Exercise objective
Give back the entries exactly, ending with the "export DETAILED_ROUTE_END_ITERATION = 8" line.

[Stored items]
= = = = = = =

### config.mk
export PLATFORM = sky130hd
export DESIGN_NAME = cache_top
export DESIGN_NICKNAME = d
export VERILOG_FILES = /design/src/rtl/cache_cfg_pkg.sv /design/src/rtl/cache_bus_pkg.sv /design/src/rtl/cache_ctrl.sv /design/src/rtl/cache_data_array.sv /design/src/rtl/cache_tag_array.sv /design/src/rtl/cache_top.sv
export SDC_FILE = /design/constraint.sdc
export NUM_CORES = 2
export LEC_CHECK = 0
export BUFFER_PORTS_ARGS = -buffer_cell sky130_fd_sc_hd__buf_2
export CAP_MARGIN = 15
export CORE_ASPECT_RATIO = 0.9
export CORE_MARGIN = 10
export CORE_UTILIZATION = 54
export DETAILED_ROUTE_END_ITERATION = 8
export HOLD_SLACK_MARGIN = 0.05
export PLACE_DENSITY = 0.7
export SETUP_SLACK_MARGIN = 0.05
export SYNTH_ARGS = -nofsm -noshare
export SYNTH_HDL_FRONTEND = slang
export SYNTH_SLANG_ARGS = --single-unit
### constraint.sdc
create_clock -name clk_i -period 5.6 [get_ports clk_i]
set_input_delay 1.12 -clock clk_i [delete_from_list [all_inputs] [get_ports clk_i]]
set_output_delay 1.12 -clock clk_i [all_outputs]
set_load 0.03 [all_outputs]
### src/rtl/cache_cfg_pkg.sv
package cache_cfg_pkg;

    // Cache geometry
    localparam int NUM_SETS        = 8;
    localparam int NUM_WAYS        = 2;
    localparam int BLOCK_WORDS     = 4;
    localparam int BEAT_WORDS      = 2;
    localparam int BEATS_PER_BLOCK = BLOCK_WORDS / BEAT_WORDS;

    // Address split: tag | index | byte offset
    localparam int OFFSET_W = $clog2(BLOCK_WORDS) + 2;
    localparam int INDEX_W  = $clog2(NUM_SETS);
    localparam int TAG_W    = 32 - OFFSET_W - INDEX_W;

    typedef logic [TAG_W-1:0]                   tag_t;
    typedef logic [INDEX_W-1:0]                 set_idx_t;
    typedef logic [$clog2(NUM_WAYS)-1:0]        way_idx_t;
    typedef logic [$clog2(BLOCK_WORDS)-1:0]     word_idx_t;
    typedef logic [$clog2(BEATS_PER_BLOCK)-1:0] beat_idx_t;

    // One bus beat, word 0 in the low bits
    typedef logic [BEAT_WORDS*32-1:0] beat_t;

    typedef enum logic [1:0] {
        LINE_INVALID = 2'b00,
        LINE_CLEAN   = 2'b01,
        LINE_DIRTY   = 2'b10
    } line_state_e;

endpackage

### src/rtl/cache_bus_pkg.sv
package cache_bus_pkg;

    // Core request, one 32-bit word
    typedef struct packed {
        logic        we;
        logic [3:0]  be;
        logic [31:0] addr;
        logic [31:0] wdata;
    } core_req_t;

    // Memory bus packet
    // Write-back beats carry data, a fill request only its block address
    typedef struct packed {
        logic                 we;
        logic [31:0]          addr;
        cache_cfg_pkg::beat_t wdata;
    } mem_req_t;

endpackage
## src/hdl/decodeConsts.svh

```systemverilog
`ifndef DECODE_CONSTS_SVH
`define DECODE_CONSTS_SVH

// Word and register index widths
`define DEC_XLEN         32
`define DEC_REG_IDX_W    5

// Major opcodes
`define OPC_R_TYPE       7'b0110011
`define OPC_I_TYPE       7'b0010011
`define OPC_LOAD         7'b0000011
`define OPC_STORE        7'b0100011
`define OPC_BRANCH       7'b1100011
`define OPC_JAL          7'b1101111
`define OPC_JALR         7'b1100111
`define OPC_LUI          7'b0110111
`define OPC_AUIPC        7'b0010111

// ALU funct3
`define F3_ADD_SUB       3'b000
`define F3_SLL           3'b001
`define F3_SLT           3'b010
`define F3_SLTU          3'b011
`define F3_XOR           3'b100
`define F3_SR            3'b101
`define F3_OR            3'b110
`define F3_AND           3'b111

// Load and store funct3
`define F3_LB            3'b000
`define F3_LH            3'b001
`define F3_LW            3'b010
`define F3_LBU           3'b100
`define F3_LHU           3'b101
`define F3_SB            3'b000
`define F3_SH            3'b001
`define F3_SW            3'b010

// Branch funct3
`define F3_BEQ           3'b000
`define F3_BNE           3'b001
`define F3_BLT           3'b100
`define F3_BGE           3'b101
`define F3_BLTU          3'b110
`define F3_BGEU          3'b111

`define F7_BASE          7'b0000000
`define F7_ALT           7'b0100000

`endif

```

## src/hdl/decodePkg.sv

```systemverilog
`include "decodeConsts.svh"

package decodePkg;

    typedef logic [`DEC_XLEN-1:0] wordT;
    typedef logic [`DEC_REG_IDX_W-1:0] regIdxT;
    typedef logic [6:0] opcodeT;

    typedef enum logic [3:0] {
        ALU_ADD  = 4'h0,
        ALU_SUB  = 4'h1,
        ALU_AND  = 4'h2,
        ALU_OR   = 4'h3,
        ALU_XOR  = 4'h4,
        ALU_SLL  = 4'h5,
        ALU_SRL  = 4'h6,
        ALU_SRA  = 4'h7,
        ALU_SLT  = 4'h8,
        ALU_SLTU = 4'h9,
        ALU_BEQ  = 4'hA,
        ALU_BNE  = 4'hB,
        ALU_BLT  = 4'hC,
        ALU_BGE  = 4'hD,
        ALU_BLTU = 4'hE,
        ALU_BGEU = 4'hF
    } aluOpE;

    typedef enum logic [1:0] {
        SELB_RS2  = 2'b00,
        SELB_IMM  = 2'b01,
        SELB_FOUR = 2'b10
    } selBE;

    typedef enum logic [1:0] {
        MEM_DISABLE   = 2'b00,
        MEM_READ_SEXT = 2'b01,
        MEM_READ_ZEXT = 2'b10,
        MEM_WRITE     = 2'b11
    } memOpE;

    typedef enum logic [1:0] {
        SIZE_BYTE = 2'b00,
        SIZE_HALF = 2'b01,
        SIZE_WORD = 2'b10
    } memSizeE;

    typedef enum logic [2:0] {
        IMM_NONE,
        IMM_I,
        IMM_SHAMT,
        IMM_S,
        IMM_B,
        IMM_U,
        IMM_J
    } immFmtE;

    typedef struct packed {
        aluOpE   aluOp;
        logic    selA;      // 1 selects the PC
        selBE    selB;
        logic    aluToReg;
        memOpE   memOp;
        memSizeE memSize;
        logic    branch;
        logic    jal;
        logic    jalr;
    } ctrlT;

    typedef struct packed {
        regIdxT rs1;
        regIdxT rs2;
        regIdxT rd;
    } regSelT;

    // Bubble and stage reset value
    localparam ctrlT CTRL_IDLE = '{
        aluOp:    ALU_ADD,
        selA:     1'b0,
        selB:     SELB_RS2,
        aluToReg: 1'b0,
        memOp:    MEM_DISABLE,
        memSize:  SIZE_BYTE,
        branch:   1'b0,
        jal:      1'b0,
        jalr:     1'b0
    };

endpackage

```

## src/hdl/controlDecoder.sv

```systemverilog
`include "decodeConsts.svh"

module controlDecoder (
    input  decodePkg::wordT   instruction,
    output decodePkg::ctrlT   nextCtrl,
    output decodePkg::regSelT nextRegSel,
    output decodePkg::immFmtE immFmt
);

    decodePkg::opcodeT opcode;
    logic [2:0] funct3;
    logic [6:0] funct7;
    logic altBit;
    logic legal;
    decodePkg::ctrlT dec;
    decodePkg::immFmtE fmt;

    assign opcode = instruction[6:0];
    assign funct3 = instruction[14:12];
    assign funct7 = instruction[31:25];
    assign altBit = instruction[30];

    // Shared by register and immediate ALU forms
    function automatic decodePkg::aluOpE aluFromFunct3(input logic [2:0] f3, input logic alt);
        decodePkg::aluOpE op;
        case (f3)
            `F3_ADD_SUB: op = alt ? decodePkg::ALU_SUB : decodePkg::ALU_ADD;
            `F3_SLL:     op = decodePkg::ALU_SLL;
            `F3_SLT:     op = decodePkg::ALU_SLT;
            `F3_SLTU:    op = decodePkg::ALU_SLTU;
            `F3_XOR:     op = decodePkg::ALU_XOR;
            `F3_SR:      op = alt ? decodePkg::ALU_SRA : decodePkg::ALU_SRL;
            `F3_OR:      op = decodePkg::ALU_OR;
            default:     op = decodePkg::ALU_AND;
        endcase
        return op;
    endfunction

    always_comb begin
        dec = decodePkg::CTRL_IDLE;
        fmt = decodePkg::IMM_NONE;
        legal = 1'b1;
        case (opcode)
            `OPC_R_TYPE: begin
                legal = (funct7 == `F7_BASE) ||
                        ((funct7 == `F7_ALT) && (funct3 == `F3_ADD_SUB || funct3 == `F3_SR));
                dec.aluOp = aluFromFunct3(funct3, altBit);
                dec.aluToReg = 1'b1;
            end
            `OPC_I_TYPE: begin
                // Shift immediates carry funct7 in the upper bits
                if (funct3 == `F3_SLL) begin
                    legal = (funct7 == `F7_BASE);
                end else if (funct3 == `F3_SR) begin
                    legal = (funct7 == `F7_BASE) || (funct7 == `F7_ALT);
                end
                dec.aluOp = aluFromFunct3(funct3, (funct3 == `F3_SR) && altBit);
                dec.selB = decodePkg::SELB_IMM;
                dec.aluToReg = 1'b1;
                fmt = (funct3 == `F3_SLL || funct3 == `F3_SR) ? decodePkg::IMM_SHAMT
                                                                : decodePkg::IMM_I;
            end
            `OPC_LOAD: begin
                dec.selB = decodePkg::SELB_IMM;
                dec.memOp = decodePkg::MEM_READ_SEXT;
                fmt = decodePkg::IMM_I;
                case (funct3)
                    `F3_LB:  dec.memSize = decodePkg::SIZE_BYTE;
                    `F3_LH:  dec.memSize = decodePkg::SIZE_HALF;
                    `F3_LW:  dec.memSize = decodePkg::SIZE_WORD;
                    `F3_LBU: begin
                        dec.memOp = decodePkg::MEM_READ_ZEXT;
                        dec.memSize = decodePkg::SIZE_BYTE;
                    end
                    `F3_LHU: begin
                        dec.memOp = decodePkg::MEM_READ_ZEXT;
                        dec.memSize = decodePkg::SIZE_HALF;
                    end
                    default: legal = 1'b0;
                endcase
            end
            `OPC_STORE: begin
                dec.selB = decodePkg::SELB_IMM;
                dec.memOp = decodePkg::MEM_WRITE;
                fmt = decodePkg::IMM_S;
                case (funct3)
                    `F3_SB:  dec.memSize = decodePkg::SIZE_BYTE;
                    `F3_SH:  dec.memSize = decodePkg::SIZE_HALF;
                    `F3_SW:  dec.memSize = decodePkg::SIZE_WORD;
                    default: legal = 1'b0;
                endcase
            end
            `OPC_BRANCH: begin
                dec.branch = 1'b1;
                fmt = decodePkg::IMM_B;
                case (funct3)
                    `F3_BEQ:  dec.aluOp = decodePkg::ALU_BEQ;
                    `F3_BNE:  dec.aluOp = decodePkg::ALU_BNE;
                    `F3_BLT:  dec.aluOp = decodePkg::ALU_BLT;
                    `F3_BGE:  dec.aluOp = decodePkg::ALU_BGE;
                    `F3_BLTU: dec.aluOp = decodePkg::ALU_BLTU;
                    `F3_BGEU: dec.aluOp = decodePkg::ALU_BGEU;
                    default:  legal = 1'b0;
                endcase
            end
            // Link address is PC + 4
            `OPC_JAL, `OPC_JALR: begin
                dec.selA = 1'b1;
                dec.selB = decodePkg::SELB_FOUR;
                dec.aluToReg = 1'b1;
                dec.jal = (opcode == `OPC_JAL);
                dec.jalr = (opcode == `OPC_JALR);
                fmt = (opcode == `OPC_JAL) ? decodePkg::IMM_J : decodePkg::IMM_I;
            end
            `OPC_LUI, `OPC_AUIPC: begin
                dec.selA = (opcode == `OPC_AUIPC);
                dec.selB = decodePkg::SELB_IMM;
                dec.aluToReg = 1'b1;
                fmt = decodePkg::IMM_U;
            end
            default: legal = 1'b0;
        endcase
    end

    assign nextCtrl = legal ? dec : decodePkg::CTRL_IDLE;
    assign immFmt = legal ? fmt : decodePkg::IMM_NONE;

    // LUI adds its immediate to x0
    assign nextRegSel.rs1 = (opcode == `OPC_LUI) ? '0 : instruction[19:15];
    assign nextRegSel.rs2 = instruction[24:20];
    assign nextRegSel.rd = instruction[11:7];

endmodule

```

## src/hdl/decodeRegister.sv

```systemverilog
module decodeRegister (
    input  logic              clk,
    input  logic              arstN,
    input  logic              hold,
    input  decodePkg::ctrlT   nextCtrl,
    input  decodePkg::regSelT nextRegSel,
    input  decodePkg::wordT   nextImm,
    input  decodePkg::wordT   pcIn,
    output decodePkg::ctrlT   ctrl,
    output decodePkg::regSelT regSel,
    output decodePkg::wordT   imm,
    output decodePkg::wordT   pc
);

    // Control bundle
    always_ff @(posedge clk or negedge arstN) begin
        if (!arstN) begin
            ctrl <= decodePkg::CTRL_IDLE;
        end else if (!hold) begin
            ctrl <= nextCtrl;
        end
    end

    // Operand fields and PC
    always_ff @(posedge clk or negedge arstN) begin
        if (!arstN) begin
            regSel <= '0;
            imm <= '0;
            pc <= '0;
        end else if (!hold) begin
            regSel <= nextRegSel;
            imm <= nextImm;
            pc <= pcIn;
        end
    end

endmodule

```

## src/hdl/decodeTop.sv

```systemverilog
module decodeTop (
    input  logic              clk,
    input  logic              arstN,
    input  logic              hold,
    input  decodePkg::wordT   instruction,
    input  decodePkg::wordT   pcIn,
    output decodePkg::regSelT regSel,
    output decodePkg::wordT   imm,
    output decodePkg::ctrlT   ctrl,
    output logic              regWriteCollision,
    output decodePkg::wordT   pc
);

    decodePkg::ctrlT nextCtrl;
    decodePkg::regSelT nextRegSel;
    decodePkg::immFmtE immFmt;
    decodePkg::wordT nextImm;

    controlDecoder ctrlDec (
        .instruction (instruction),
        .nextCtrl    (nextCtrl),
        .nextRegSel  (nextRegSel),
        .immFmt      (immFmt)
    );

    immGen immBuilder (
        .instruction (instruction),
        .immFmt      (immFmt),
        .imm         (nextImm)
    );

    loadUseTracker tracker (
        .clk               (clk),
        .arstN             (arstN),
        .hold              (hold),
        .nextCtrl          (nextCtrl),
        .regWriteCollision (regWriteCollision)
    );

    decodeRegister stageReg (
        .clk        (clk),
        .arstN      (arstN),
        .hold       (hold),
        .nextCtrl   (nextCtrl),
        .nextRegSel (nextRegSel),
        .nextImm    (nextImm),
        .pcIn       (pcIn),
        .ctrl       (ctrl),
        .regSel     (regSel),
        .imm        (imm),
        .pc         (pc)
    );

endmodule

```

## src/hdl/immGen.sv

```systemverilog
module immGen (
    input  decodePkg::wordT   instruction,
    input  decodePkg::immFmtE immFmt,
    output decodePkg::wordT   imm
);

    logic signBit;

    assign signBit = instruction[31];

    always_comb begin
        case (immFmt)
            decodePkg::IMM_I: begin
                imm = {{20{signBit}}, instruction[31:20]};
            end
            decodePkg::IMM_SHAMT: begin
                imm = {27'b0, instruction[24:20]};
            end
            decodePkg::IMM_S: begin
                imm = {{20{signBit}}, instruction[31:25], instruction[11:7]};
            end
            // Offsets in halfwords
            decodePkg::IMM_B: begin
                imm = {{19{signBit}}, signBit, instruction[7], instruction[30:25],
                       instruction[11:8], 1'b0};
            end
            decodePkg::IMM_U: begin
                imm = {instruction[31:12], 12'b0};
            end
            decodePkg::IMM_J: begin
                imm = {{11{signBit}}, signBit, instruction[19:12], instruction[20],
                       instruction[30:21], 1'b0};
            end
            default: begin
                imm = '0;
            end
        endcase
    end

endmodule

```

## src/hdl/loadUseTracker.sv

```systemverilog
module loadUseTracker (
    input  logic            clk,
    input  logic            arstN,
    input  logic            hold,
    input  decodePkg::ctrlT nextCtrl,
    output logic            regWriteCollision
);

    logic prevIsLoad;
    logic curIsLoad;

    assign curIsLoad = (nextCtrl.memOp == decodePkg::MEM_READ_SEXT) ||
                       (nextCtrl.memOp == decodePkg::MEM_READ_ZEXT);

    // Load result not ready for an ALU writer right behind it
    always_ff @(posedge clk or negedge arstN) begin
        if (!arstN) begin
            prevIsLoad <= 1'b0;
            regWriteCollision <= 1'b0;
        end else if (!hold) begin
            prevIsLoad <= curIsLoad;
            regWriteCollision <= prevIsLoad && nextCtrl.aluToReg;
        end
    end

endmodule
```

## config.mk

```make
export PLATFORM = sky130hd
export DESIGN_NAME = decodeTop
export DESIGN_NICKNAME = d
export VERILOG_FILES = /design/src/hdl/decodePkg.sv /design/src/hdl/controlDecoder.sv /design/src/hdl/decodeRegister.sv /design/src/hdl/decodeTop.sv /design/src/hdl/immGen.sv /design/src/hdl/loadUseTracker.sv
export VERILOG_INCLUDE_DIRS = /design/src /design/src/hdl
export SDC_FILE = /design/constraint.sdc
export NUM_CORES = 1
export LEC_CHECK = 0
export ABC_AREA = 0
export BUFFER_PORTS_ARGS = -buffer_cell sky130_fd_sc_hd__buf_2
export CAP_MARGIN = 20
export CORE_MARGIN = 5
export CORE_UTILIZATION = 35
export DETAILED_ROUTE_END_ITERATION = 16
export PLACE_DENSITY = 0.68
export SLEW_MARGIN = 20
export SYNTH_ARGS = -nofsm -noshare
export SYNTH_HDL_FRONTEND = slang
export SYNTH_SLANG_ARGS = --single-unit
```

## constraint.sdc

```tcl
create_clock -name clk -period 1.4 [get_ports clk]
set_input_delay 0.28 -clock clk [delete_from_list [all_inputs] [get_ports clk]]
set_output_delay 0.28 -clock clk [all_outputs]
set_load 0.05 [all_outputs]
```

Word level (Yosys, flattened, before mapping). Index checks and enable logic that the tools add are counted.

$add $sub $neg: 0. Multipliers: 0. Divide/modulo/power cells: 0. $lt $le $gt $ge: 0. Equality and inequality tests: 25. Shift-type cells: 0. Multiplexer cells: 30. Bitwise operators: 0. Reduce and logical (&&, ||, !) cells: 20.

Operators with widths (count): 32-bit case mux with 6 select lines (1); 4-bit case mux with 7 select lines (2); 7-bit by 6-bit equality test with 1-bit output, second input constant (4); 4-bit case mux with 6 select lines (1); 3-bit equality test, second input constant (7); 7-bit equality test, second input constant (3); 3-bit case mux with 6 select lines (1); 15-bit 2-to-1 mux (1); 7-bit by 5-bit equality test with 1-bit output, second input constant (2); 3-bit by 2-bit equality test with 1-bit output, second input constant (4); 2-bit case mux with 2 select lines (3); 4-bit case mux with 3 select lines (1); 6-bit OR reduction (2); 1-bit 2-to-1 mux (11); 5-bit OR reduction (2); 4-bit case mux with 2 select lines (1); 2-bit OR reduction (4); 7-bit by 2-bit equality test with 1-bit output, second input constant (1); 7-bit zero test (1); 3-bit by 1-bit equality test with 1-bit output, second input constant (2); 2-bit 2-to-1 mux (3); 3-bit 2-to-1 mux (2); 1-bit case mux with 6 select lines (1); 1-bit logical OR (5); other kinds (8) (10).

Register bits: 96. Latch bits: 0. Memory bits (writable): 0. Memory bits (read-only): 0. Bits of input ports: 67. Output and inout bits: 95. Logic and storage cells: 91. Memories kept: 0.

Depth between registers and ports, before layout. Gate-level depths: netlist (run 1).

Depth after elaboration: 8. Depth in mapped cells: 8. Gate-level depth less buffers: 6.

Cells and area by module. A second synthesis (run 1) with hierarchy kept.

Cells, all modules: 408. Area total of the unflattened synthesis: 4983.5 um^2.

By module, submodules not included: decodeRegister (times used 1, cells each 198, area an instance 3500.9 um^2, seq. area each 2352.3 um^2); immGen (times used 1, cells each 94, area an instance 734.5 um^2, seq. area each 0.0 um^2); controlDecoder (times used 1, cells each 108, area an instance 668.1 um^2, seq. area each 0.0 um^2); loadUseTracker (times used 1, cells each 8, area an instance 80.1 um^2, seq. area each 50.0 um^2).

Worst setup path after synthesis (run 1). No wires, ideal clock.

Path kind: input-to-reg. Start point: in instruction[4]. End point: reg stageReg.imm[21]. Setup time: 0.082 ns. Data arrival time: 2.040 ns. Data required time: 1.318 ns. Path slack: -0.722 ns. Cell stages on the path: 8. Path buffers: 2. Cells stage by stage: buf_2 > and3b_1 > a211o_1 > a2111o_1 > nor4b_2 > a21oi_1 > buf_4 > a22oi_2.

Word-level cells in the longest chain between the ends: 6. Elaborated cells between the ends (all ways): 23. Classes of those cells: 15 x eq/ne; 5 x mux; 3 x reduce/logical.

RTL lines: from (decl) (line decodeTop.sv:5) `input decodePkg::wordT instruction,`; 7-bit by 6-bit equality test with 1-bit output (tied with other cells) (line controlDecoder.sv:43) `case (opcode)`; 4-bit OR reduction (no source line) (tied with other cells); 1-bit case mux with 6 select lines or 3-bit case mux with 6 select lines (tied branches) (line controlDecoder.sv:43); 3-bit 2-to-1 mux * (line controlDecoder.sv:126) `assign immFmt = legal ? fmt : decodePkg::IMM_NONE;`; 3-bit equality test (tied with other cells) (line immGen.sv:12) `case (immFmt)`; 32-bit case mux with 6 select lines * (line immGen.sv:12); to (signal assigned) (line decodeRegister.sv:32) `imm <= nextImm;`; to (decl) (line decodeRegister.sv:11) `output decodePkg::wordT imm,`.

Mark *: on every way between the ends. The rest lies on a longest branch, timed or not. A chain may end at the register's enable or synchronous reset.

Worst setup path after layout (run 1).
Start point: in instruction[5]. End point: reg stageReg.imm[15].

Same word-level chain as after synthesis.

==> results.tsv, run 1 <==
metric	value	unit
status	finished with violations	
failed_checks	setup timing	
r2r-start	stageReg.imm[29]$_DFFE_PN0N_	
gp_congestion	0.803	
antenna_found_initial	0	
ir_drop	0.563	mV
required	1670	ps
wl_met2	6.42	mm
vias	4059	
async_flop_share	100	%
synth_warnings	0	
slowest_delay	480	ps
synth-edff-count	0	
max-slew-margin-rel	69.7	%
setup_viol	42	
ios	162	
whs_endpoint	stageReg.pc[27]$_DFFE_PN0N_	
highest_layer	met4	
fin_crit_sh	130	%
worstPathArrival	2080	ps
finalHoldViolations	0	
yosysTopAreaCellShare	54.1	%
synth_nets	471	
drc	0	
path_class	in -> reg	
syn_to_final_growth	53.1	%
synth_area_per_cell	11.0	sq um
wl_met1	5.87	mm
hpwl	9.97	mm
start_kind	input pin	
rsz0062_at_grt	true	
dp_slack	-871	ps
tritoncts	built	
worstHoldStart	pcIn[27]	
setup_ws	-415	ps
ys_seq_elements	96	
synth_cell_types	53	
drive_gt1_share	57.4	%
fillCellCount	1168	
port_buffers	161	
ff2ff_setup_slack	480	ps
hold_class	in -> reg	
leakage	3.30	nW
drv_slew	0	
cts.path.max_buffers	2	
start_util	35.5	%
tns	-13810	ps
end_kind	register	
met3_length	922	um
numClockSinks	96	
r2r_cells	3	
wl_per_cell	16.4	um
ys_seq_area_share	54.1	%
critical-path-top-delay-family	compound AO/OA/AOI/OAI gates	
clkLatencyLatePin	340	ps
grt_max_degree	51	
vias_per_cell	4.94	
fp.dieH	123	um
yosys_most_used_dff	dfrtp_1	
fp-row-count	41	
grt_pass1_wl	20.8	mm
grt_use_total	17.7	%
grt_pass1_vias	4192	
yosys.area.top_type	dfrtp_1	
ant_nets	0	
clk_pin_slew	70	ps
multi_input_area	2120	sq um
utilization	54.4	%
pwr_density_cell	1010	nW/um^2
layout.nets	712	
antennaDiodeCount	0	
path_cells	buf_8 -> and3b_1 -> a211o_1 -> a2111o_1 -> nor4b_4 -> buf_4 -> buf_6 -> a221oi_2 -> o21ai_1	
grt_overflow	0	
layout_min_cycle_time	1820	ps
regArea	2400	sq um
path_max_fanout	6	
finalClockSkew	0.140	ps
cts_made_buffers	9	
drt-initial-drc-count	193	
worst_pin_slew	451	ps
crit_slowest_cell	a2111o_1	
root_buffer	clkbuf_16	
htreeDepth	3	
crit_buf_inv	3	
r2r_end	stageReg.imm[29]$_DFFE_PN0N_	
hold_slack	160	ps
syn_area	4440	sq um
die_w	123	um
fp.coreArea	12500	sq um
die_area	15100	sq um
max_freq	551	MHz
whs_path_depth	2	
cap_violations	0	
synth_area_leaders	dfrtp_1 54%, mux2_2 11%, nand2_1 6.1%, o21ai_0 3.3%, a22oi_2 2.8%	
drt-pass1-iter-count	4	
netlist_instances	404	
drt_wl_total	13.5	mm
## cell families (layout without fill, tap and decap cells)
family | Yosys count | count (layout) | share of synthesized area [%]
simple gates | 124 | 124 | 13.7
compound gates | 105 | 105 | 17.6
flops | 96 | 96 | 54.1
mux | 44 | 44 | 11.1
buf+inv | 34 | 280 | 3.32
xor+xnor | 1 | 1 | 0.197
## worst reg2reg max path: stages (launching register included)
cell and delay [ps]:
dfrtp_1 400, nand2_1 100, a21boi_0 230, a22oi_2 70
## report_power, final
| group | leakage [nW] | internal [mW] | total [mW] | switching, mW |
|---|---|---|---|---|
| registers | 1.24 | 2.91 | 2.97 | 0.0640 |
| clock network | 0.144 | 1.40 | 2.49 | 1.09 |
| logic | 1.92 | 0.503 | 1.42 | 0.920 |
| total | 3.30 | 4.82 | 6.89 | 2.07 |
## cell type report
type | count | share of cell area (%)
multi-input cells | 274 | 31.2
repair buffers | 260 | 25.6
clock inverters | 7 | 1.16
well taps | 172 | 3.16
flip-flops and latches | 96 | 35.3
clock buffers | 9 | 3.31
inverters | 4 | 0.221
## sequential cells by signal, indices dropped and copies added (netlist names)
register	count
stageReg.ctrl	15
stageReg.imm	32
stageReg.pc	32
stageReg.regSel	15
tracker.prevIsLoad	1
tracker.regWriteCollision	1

= = = = = = =

Written answer
### config.mk
export PLATFORM = sky130hd
export DESIGN_NAME = cache_top
export DESIGN_NICKNAME = d
export VERILOG_FILES = /design/src/rtl/cache_cfg_pkg.sv /design/src/rtl/cache_bus_pkg.sv /design/src/rtl/cache_ctrl.sv /design/src/rtl/cache_data_array.sv /design/src/rtl/cache_tag_array.sv /design/src/rtl/cache_top.sv
export SDC_FILE = /design/constraint.sdc
export NUM_CORES = 2
export LEC_CHECK = 0
export BUFFER_PORTS_ARGS = -buffer_cell sky130_fd_sc_hd__buf_2
export CAP_MARGIN = 15
export CORE_ASPECT_RATIO = 0.9
export CORE_MARGIN = 10
export CORE_UTILIZATION = 54
export DETAILED_ROUTE_END_ITERATION = 8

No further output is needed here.